5 実食、のち宣告。

 つやつやの白い土器。コンコンと叩いたってびくともしない、そこそこ頑丈そうな茶碗の中には、炊きたてほやほやの白米が、少なすぎず、多すぎず、限りなく理想に近い量だけ盛られている。ああ、おまみえできて光栄です。コメ、コメ最高!

 俺は、純白の宝石を見て条件反射的に疼き出す腹をなんとか制御しつつ、茶碗の右隣に置かれた、これまた白い楕円球状の物体に手を伸ばした。机の角に軽く叩きつけてやると、加減のいいヒビが入った。

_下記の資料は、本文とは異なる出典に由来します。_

$ cat src/tcc_edge_detect.sv
`timescale 1ns/1ps
module tcc_edge_detect
(
  // Clock and control
  input wire logic clock,
  input wire logic reset_n,
  input wire logic clockEnable,
  // Pin and edge events
  tcc_edge_if.det edge_io
);
  logic syncA_q;
  logic syncB_q;
  logic prev_q;
  logic rise;
  logic fall;

  // Two-stage synchroniser, then one stage for edge history
  always_ff @(posedge clock)
  begin
    if (!reset_n)
    begin
      syncA_q <= 1'b0;
      syncB_q <= 1'b0;
      prev_q <= 1'b0;
    end
    else if (clockEnable)
    begin
      syncA_q <= edge_io.pin;
      syncB_q <= syncA_q;
      prev_q <= syncB_q;
    end
  end

  // Edge decode; reverse phase is impossible when both edges count
  assign rise = syncB_q & ~prev_q;
  assign fall = ~syncB_q & prev_q;
  assign edge_io.validEdge = clockEnable & (
    (edge_io.sel == tcc_pkg::TCC_EDGE_RISE) ? rise :
    (edge_io.sel == tcc_pkg::TCC_EDGE_FALL) ? fall :
    (edge_io.sel == tcc_pkg::TCC_EDGE_BOTH) ? (rise | fall) : 1'b0);
  assign edge_io.reverseEdge = clockEnable & (
    (edge_io.sel == tcc_pkg::TCC_EDGE_RISE) ? fall :
    (edge_io.sel == tcc_pkg::TCC_EDGE_FALL) ? rise : 1'b0);
endmodule

$ cat config.mk
export PLATFORM = sky130hd
export DESIGN_NAME = tcc_timer
export DESIGN_NICKNAME = d
export VERILOG_FILES = /design/src/tcc_pkg.sv /design/src/tcc_edge_if.sv /design/src/tcc_timer.sv /design/src/tcc_edge_detect.sv
export VERILOG_INCLUDE_DIRS = /design/src
export SDC_FILE = /design/constraint.sdc
export NUM_CORES = 1
export LEC_CHECK = 0
export ABC_AREA = 1
export BUFFER_PORTS_ARGS = -buffer_cell sky130_fd_sc_hd__buf_2
export CORE_MARGIN = 5
export CORE_UTILIZATION = 50
export DETAILED_ROUTE_END_ITERATION = 16
export GPL_ROUTABILITY_DRIVEN = 0
export GPL_TIMING_DRIVEN = 0
export PLACE_DENSITY = 0.76
export SETUP_SLACK_MARGIN = 0.5
export SLEW_MARGIN = 20
export SYNTH_ARGS = -nofsm -noshare
export SYNTH_HDL_FRONTEND = slang
export SYNTH_HIERARCHICAL = 1
export SYNTH_SLANG_ARGS = --single-unit
$ cat constraint.sdc
create_clock -name clock -period 2.11 [get_ports clock]
set_input_delay 0.211 -clock clock [delete_from_list [all_inputs] [get_ports clock]]
set_output_delay 0.211 -clock clock [all_outputs]
set_load 0.03 [all_outputs]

 「ねえ、ホントに生卵をコメの上にかけるだけなの?」


 未だに理解ができないらしいアンジュは、眉を細めて器に顔を近づけてきた。


 「逆にさ、なんでこんな原始的な手段を誰もとろうとしないんだ? 難しい作業じゃないだろ」


 基本、料理というのは、簡単なものから徐々に難しいものへと発展していくものだ。主食として名高いコメに、タンパク質の栄養源として一大勢力を誇る卵。それらをただ組み合わせるだけの料理を編み出していないというは、いささか不自然に思える。

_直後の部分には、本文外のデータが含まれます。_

<file path="src/pkg/sup_timer_pkg.sv">
// constants, carrier structs and helpers of the supervision timer
package sup_timer_pkg;

    // =====================================
    // constants
    localparam logic [7:0] SERVICE_KEY = 8'hA5;
    localparam int CNT_W = 15;
    localparam logic [3:0] PERIOD_CODE_MAX = 4'hB;
    localparam logic [CNT_W-1:0] PERIOD_BASE = 15'h0008;
    localparam logic [3:0] PER_RST = 4'hB;
    localparam logic [3:0] WINDOW_RST = 4'hB;
    localparam logic [3:0] EW_OFFSET_RST = 4'hA;

    // =====================================
    // types
    typedef enum logic [1:0] {ST_OFF, ST_CLOSED, ST_OPEN} phase_e;

    typedef struct packed {
        logic enable;
        logic window_en;
        logic always_on;
        logic [3:0] per;
        logic [3:0] window;
        logic [3:0] ew_offset;
    } ctrl_s;

    typedef struct packed {
        logic wr;
        logic [7:0] data;
    } service_s;

    typedef struct packed {
        logic [2:0] sync;
        phase_e phase;
        logic [CNT_W-1:0] cnt;
        ctrl_s cfg;
        logic ew_ien;
        logic ew_flag;
        logic irq;
        logic reset_req;
        logic win_open;
    } state_s;

    localparam ctrl_s CTRL_RST = '{enable: 1'b0, window_en: 1'b0, always_on: 1'b0,
        per: PER_RST, window: WINDOW_RST, ew_offset: EW_OFFSET_RST};
    localparam state_s STATE_RST = '{sync: 3'h0, phase: ST_OFF, cnt: 15'h0000,
        cfg: CTRL_RST, ew_ien: 1'b0, ew_flag: 1'b0, irq: 1'b0, reset_req: 1'b0,
        win_open: 1'b0};

    // period length in count-clock cycles, 8 << code, codes above max clamp
    function automatic logic [CNT_W-1:0] period_len(input logic [3:0] code);
        logic [3:0] c;
        c = (code > PERIOD_CODE_MAX) ? PERIOD_CODE_MAX : code;
        return PERIOD_BASE << c;
    endfunction : period_len

endpackage : sup_timer_pkg

</file>
<file path="src/rtl/windowed_supervision_timer.sv">
// windowed supervision timer with early warning, single clock domain
module windowed_supervision_timer (
    input wire logic sys_clk,
    input wire logic nrst,
    input wire logic count_clk,
    input wire logic count_clk_running,
    input wire logic bus_clk_en,
    input wire logic debug_halt,
    input wire logic guard_lock,
    input wire logic ctrl_wr,
    input wire sup_timer_pkg::ctrl_s ctrl_in,
    input wire sup_timer_pkg::service_s service_in,
    input wire logic ew_ien_set,
    input wire logic ew_ien_clr,
    input wire logic flag_clr,
    output logic sys_reset_req,
    output logic irq,
    output logic timer_enabled,
    output logic ew_flag,
    output logic window_open,
    output logic [sup_timer_pkg::CNT_W-1:0] count_value
);
    import sup_timer_pkg::*;

    // =====================================
    // reset release
    logic [1:0] rst_pipe_r;
    logic rst_n;

    always_ff @(posedge sys_clk or negedge nrst) begin
        if (!nrst) begin
            rst_pipe_r <= 2'b00;
        end else begin
            rst_pipe_r <= {rst_pipe_r[0], 1'b1};
        end
    end
    assign rst_n = rst_pipe_r[1];

    // =====================================
    // state
    state_s st_r;
    state_s st_nxt;
    logic tick;
    logic bus_ok;
    logic svc;
    logic key_ok;
    logic [CNT_W-1:0] per_len;
    logic [CNT_W-1:0] win_len;
    logic [CNT_W-1:0] ew_len;
    logic [CNT_W-1:0] cnt_inc;

    // sync[0] feeds only sync[1]; edge taken between sync[1] and sync[2]
    assign tick = st_r.sync[1] & ~st_r.sync[2] & count_clk_running & ~debug_halt;
    assign bus_ok = bus_clk_en & ~guard_lock;
    assign svc = service_in.wr & bus_ok & st_r.cfg.enable;
    assign key_ok = (service_in.data == SERVICE_KEY);
    assign per_len = period_len(st_r.cfg.per);
    assign win_len = period_len(st_r.cfg.window);
    assign ew_len = period_len(st_r.cfg.ew_offset);
    assign cnt_inc = st_r.cnt + 15'h0001;

    always_comb begin
        st_nxt = st_r;
        st_nxt.sync = {st_r.sync[1:0], count_clk};

        if (bus_ok && ew_ien_set) begin
            st_nxt.ew_ien = 1'b1;
        end else if (bus_ok && ew_ien_clr) begin
            st_nxt.ew_ien = 1'b0;
        end
        // flag clear stays open under the guard; a set below wins
        if (bus_clk_en && flag_clr) begin
            st_nxt.ew_flag = 1'b0;
        end

        case (st_r.phase)
            ST_CLOSED: begin
                if (svc) begin
                    st_nxt.reset_req = 1'b1;
                end else if (tick) begin
                    if (st_r.cnt == win_len - 15'h0001) begin
                        st_nxt.phase = ST_OPEN;
                        st_nxt.cnt = '0;
                        if (st_r.ew_ien) begin
                            st_nxt.ew_flag = 1'b1;
                        end
                    end else begin
                        st_nxt.cnt = cnt_inc;
                    end
                end
            end
            ST_OPEN: begin
                if (svc) begin
                    if (!key_ok) begin
                        st_nxt.reset_req = 1'b1;
                    end else begin
                        st_nxt.cnt = '0;
                        st_nxt.phase = st_r.cfg.window_en ? ST_CLOSED : ST_OPEN;
                    end
                end else if (tick) begin
                    if (st_r.cnt == per_len - 15'h0001) begin
                        st_nxt.reset_req = 1'b1;
                    end else begin
                        st_nxt.cnt = cnt_inc;
                    end
                    if (!st_r.cfg.window_en && st_r.ew_ien && cnt_inc == ew_len) begin
                        st_nxt.ew_flag = 1'b1;
                    end
                end
            end
            default: begin
                st_nxt.cnt = '0;
            end
        endcase

        if (ctrl_wr && bus_ok) begin
            // protected fields only load while off and staying off
            if (!st_r.cfg.enable && !ctrl_in.enable) begin
                st_nxt.cfg.window_en = ctrl_in.window_en;
                st_nxt.cfg.always_on = ctrl_in.always_on;
                st_nxt.cfg.per = ctrl_in.per;
                st_nxt.cfg.window = ctrl_in.window;
                st_nxt.cfg.ew_offset = ctrl_in.ew_offset;
            end
            if (ctrl_in.enable) begin
                st_nxt.cfg.enable = 1'b1;
            end else if (!st_r.cfg.always_on) begin
                st_nxt.cfg.enable = 1'b0;
            end
        end
        if (!st_r.cfg.enable && st_nxt.cfg.enable) begin
            st_nxt.phase = st_r.cfg.window_en ? ST_CLOSED : ST_OPEN;
            st_nxt.cnt = '0;
        end else if (!st_nxt.cfg.enable) begin
            st_nxt.phase = ST_OFF;
            st_nxt.cnt = '0;
        end

        st_nxt.irq = st_nxt.ew_flag & st_nxt.ew_ien;
        st_nxt.win_open = (st_nxt.phase == ST_OPEN);
    end

    always_ff @(posedge sys_clk or negedge rst_n) begin
        if (!rst_n) begin
            st_r <= STATE_RST;
        end else begin
            st_r <= st_nxt;
        end
    end

    assign sys_reset_req = st_r.reset_req;
    assign irq = st_r.irq;
    assign timer_enabled = st_r.cfg.enable;
    assign ew_flag = st_r.ew_flag;
    assign window_open = st_r.win_open;
    assign count_value = st_r.cnt;
endmodule : windowed_supervision_timer

</file>
<file path="config.mk">
export PLATFORM = sky130hd
export DESIGN_NAME = windowed_supervision_timer
export DESIGN_NICKNAME = d
export VERILOG_FILES = /design/src/pkg/sup_timer_pkg.sv /design/src/rtl/windowed_supervision_timer.sv
export SDC_FILE = /design/constraint.sdc
export NUM_CORES = 1
export LEC_CHECK = 0
export CORE_MARGIN = 1
export CORE_UTILIZATION = 63
export CTS_CLUSTER_DIAMETER = 120
export CTS_CLUSTER_SIZE = 8
export DETAILED_ROUTE_END_ITERATION = 10
export DONT_BUFFER_PORTS = 1
export MAX_ROUTING_LAYER = met4
export PLACE_DENSITY = 0.79
export SETUP_SLACK_MARGIN = 0.02
export SLEW_MARGIN = 10
export SYNTH_ARGS = -nofsm -noshare
export SYNTH_HDL_FRONTEND = slang
export SYNTH_SLANG_ARGS = --single-unit
</file>
<file path="constraint.sdc">
create_clock -name sys_clk -period 1.87 [get_ports sys_clk]
set_input_delay 0.2805 -clock sys_clk [delete_from_list [all_inputs] [get_ports sys_clk]]
set_output_delay 0.2805 -clock sys_clk [all_outputs]
set_load 0.02 [all_outputs]
</file>
Yosys cells after proc, flatten, opt, wreduce, memory -nomap -nowiden
Cells that the tools add are included.
Widths: inputs -> output; s select.
- input bits: 35
- output and inout bits: 20
- RAM bits: 0
- latch bits: 0
- logic and storage cells: 103
- memory bits (read-only): 0
- register bits after elaboration: 42
- memories kept: 0
- bitwise logic cells: 10
- eq/ne operators: 16
- shift-type cells: 3
- reductions and logical operators: 15
- order comparisons: 3
- $mul: 0
- muxes and demuxes: 38
- div/mod/pow operators: 0
- $add $sub $neg: 3
- operator list (operator ; number):
    $mux 17 ; 5
    $mux 15 ; 5
    $eq 15x15->1 ; 3
    $shl 4x4->15 const A ; 3
    $pmux 15 s2 ; 1
    $sub 15x1->15 const B ; 2
    $mux 1 ; 17
    $add 15x1->15 const B ; 1
    $ne 5x5->1 const B ; 3
    $mux 14 ; 1
    $gt 4x4->1 const B ; 3
    $mux 4 ; 3
    $reduce_and 5->1 ; 2
    $ne 3x3->1 const B ; 3
    $eq 8x8->1 const B ; 1
    $logic_and 1x1->1 ; 8
    $ne 4x4->1 const B ; 2
    $and 1x1->1 ; 7
    $mux 2 ; 3
    $eq 2x2->1 const B ; 2
    $pmux 1 s2 ; 2
    $pmux 2 s2 ; 1
    $logic_not 1->1 ; 3
    $not 1->1 ; 3
    4 further kinds ; 4

Depth between registers and ports, before layout
Gate-level depths: netlist of run 1.
- depth after elaboration: 12
- depth in mapped cells: 12

Least setup slack after synthesis of run 1
Ideal clock, no wire load.
- path type: register -> register
- start point: register st_r[13] in the netlist's numbering
- end point: register st_r (netlist bit count_value[2])
- arrival time: 3.006 ns
- buffers on the path: 2
- clock period less this slack: 3.127 ns
- library setup time: 0.121 ns
- stages on the path, launching flop included: 12
- path slack: -1.257 ns
- cells stage by stage: dfstp_2 clkbuf_1 or4b_2 ha_1 or3_1 a21oi_1 o21a_1 o211ai_1 o21ai_2 nor2b_1 buf_6 a22o_1
- longest elaborated chain between the ends: 7
- ends and longest elaborated chain (what ; line ; RTL):
    from (decl) ; windowed_supervision_timer.sv:41 ; state_s st_r;
    from (signal assigned) ; windowed_supervision_timer.sv:147 ; st_r <= st_nxt;
    $gt 4x4->1 ; sup_timer_pkg.sv:53 ; c = (code > PERIOD_CODE_MAX) ? PERIOD_CODE_MAX : code;
    $mux 4 (*) ; sup_timer_pkg.sv:53 ;
    $shl 4x4->15 (*) ; sup_timer_pkg.sv:54 ; return PERIOD_BASE << c;
    $sub 15x1->15 (*) ; windowed_supervision_timer.sv:101 ; if (st_r.cnt == per_len - 15'h0001) begin
    $eq 15x15->1 (*) ; windowed_supervision_timer.sv:101 ;
    $ne 5x5->1 (no source line) (*) ; -- ;
    $reduce_and 5->1 (no source line) (*) ; -- ;
Mark *: on every way between the ends. The rest lies on a longest branch, timed or not.
A chain may end at the register's enable or synchronous reset.

Worst setup path in the final report of run 1
- start point: register st_r[10] in the netlist's numbering
- end point: register st_r (netlist bit count_value[9])
- longest elaborated chain between the ends: 11
- ends and longest elaborated chain (what ; line ; RTL):
    $gt 4x4->1 ; sup_timer_pkg.sv:53 ;
    $mux 4 (*) ; sup_timer_pkg.sv:53 ;
    $shl 4x4->15 (*) ; sup_timer_pkg.sv:54 ;
    $sub 15x1->15 (*) ; windowed_supervision_timer.sv:81 ; if (st_r.cnt == win_len - 15'h0001) begin
    $eq 15x15->1 (*) ; windowed_supervision_timer.sv:81 ;
    $mux 15 (*) ; windowed_supervision_timer.sv:81 ;
    $mux 17 (*) ; windowed_supervision_timer.sv:80 ; end else if (tick) begin
    $mux 17 (*) ; windowed_supervision_timer.sv:78 ; if (svc) begin
    $pmux 15 s2 (*) ; windowed_supervision_timer.sv:76 ; case (st_r.phase)
    $mux 17 (*) ; windowed_supervision_timer.sv:134 ; end else if (!st_nxt.cfg.enable) begin
    $mux 17 (*) ; windowed_supervision_timer.sv:131 ; if (!st_r.cfg.enable && st_nxt.cfg.enable) begin
Mark *: on every way between the ends. The rest lies on a longest branch, timed or not. The select of a mux whose other input is x is not followed.

==> results of run 1 <==
-- flip-flops by register name, summed over array words and instances, names as in the netlist --
name / cells
st_r: 18
timer_enabled: 1
st_nxt: 2
ew_flag: 1
sys_reset_req: 1
count_value: 15
rst_pipe_r: 2
window_open: 1
irq: 1
-- critical path: stages (launching register included) --
cell and delay (ns):
dfstp_2 0.58, nor2_1 0.07, nand2_1 0.08, ha_2 0.21, or3b_4 0.40, a21oi_4 0.19, o21ai_2 0.09, a211oi_4 0.36
a31oi_4 0.18, buf_4 0.20, a21o_1 0.19, a22o_1 0.22
-- metrics by stage --
step,instances,TNS (ns),worst slack (ns)
2_1_floorplan,396,-16.13,-0.938
3_3_place_gp,533,-15.38,-0.915
3_5_place_dp,533,-16.64,-1.01
4_1_cts,546,-16.17,-0.919
5_1_grt,549,-19.70,-1.10
6_report,549,-18.10,-1.02
-- cell type report --
cell class                      instances  area share (%)
Sequential cell                        42            23.8
Clock buffer                            6            1.85
Clock inverter                          2           0.281
Tap cell                               70            1.97
Timing Repair Buffer                  120            21.2
Multi-Input combinational cell        295            49.6
Inverter                               14            1.18
-- report_power, final --
part           total [W]  switching [W]  internal [W]
registers        0.00127       0.000174       0.00110
clock network   0.000645       0.000348      0.000297
logic            0.00222        0.00113       0.00110
total            0.00414        0.00165       0.00249
-- metal layers --
metal,vias to the layer above,track usage [%],routed length [um]
li1,1611,-,-
met1,1768,48.6,4250
met2,223,63.2,5370
met3,53,6.08,968
met4,0,18.1,429
met5,-,-,0
-- logic make-up after synthesis --
family	count (synthesis)	synth area share, %
AND/OR/NAND/NOR	147	24.5
multiplexers	15	4.87
other	1	0.110
AO/OA/AOI/OAI	101	21.4
XOR/XNOR	25	6.41
adder cells (fa/ha/maj)	6	2.20
buffers and inverters	59	9.52
flip-flops	42	31.1
-- Yosys cell counts (3+ instances only) --
cell type and instances:
nand3_1 15, a21o_1 6, nor2_1 25, nand4b_1 3, dfrtp_1 34, o21ai_0 17
buf_4 17, o2bb2ai_1 3, a22oi_1 3, nand4_1 8, a22o_1 7, xnor2_1 21
nor3_1 14, nand3b_1 4, nor4_1 3, ha_1 6, buf_6 5, mux2_2 13
o311ai_0 3, nor4bb_1 6, a211oi_1 4, xor2_1 4, inv_1 14, or3_1 5
o211ai_1 4, a31oi_1 7, o21a_1 5, clkbuf_1 19, nor3b_1 3, nor2b_1 8
dfstp_2 8, nand2_1 30, a21oi_1 17, nor4b_1 5
-- path summary, 6_finish.rpt --
kind                                    startpoint                          to  slack, ns
hold reg to reg            rst_pipe_r[1]$_DFF_PN0_          st_r[36]$_DFF_PN0_       0.19
setup reg to reg              st_r[10]$_DFFE_PN1P_  count_value[9]$_DFFE_PN0P_      -1.02
min in group asynchronous  rst_pipe_r[1]$_DFF_PN0_          st_r[36]$_DFF_PN0_       0.19
max in group asynchronous  rst_pipe_r[1]$_DFF_PN0_         st_r[8]$_DFFE_PN1P_       1.10
setup / recovery              st_r[10]$_DFFE_PN1P_  count_value[9]$_DFFE_PN0P_      -1.02
hold / removal                          ctrl_in[0]         st_r[5]$_DFFE_PN0P_        0.1
-- placed cells by master, fill, tap and decap left out, drive strengths merged, types with 6 or more instances in the layout --
master	Yosys	layout
inv	14	14
clkbuf	19	6
nand4	8	8
dfrtp	34	34
nor2b	8	8
a22o	7	7
nor4bb	6	6
a21o	6	6
nand2	30	30
ha	6	6
o21ai	19	19
dfstp	8	8
nor3	14	14
a21oi	17	17
nand3	15	15
mux2	13	13
nor2	25	25
xnor2	21	21
a31oi	7	7
buf	26	118
-- what timing repair did --
item / 4_1_cts / 5_1_grt
resized for setup: 18 / 18
buffers inserted: 3 / 3
hold buffers: 2 / 0
endpoints found under the hold margin: 3 / 0
pin swaps: 15 / 12
setup endpoints to repair: 21 / 21
==> out/metrics.csv, run 1 <==
stage;metric;value;unit
status;status;finished with violations;
status;violations;negative setup slack;
logic_synthesis;syn_avg_cell_area;8.63;um2
clock_network;cts-root-buf;clkbuf_8;
sta;worst_slack;-1.02;ns
place;portBuffers;0;
clock_network;cts_sinks;42;
logic_synthesis;synth_edf_count;0;
cells_and_area;fin_area;4450;um2
grt;grt_usage;39.2;%
routing;first_pass_iters;7;
power_and_ir_drop;power;0.00414;W
sta;hold_ws;0.0955;ns
place;place_area;4130;um2
setup_path;startpoint_type;register;
die;die_area;5720;um2
logic_synthesis;synth_area_leader_cell;dfrtp_1;
cells_and_area;multi_input_area;2210;um2
routing;drc;0;
die;die_w;75.6;um
logic_synthesis;ys_seq_area_share;31.1;%
sta;finalCritPeriodShare;155;%
logic_synthesis;synthCells;396;
routing;vias_per_cell;6.66;
die;die_y;75.6;um
logic_synthesis;synth_cell_types;71;
setup_path;arrival;3.09;ns
grt;overflow;0;
logic_synthesis;yosysWarnings;0;
logic_synthesis;synth-main-ff-cell;dfrtp_1;
clock_network;clk_pin_slew;0.09;ns
power_and_ir_drop;power.leakage;1.86;nW
routing;final_antenna_net_count;0;
cells_and_area;nets;519;
setup_path;cp-end-kind;register;
logic_synthesis;synth_area;3420;um2
cells_and_area;area_growth;30.4;%
logic_synthesis;netlist.area_leader.share;24.9;%
place;place.gp.congestion;0.945;
sta;rsz0062_at_grt;yes;
logic_synthesis;synth_top_cells_by_area;dfrtp_1 (25%), dfstp_2 (6.2%), xnor2_1 (5.4%), mux2_2 (4.3%), buf_4 (3.7%);
die;io-pin-count;55;
cells_and_area;regArea;1060;um2
hold_path;holdPathStages;2;
clock_network;clock_latency;0.31;ns
sta;slew_viol_final;0;
die;rows;26;
sta;fin_skew;0.0100;ns
grt;grt_pass1_wl;16100;um
grt;grt_max_degree;27;
hold_path;min_path_type;in -> reg;
logic_synthesis;synth-async-reset-ratio;100;%
clock_network;cts_buffers;5;
cells_and_area;insertedDiodeCount;0;
die;core-area;5170;um2
setup_path;crit_required;2.07;ns
routing;drt-initial-drc-count;312;
logic_synthesis;synth_nets;437;
grt;grt_pass1_vias;3339;
cells_and_area;final_core_util;86.1;%
setup_path;critical_path_class;reg -> reg;
sta;finalHoldViolCount;0;
routing;routed_wl;11000;um
clock_network;clockBufferDepth;2;
cells_and_area;fillers;296;
power_and_ir_drop;cellPowerDensity;929;nW/um2
cells_and_area;drive_gt1_share;38.2;%
place;post-dp-hpwl;7590;um
die;floorplan.initialDensity;66.1;%
grt;grt_antenna_before_repair;0;
sta;setup_viol;21;
routing;wl_per_cell;20.1;um
clock_network;cts_tree;built;
job;max-cap-violations;0;
clock_network;htree_num_levels;2;
logic_synthesis;ys_ff_latch;42;
sta;fmax;346;MHz
power_and_ir_drop;ir_drop;0.000808;V
setup_path;reg2reg_depth;11;
setup_path;path_max_fanout;5;
sta;fin_crit;2.89;ns
routing;num_vias;3655;
Note: power is estimated with default switching activity, not from simulation.
==> inputs of run 2 (changes only) <==
CORE_UTILIZATION = 58   (was 63)
PLACE_DENSITY = 0.76   (was 0.79)
clock period = 2.32 ns   (was 1.87 ns; I/O delays follow)
==> run 2 against run 1 <==
- the run still ends with negative setup slack left
- via count decreased by 12%
- sequential power decreased by 19%
- sequential share of layout area is 2.1 points higher
- die area increased by 8.4%
- final area shrank 8.1%
- critical path depth unchanged
- largest cell class unchanged
- largest power group unchanged
- highest routed layer unchanged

 「そもそも、コメは何もかけずにそのまま食べるのが定石でしょうよ」


 「コメだけで食わないのにか?」


 「オードブルとコメは別々に食べるものでしょう、普通。本当にあなたどこの国の人よ」


 カラスは黒くて当然だろ、みたいな口ぶりだった。ダメだ、本当にこの世界の常識、全然わからない。

 多分俺が街中でこいつと、コメ、何かかける・かけない論争を展開していたら、傍観者達は俺を変人として見なすのだろう。ハハッ、変人上等だ。俺の世界じゃ白米の上に何か乗せるのは、最高にクレバーな食べ方なんだよ。


 さて、ヒビの入った卵を茶碗の真上に持ってきた俺は、熟れた手付きで、パカッとそれを開けた。事前に中央に作っておいた丸い窪みの中に、濃厚そうな卵黄が踊るように吸い込まれていった。


 「おお……」


 さっきまでアンチ卵かけご飯だったやつの口から、歓声が漏れ出す始末。うまいものって、その色艶にしても何にしても、他とは段違いにいいビジュアルをしているもんなんだよな。視界に入っただけで、唾液腺が崩壊するかと思えるほどに。


 さあ、卵のセッティングが済んだところで、もうひと手間。手間ってほどでもないが、便宜上ということで。

 俺は茶碗の左隣に置かれた、ガラス製の器を手に取った。注ぎ口が細くなっていて、中には焦げ茶色の液体が半分くらい入っている。言わずもがな、これが醤油だろう。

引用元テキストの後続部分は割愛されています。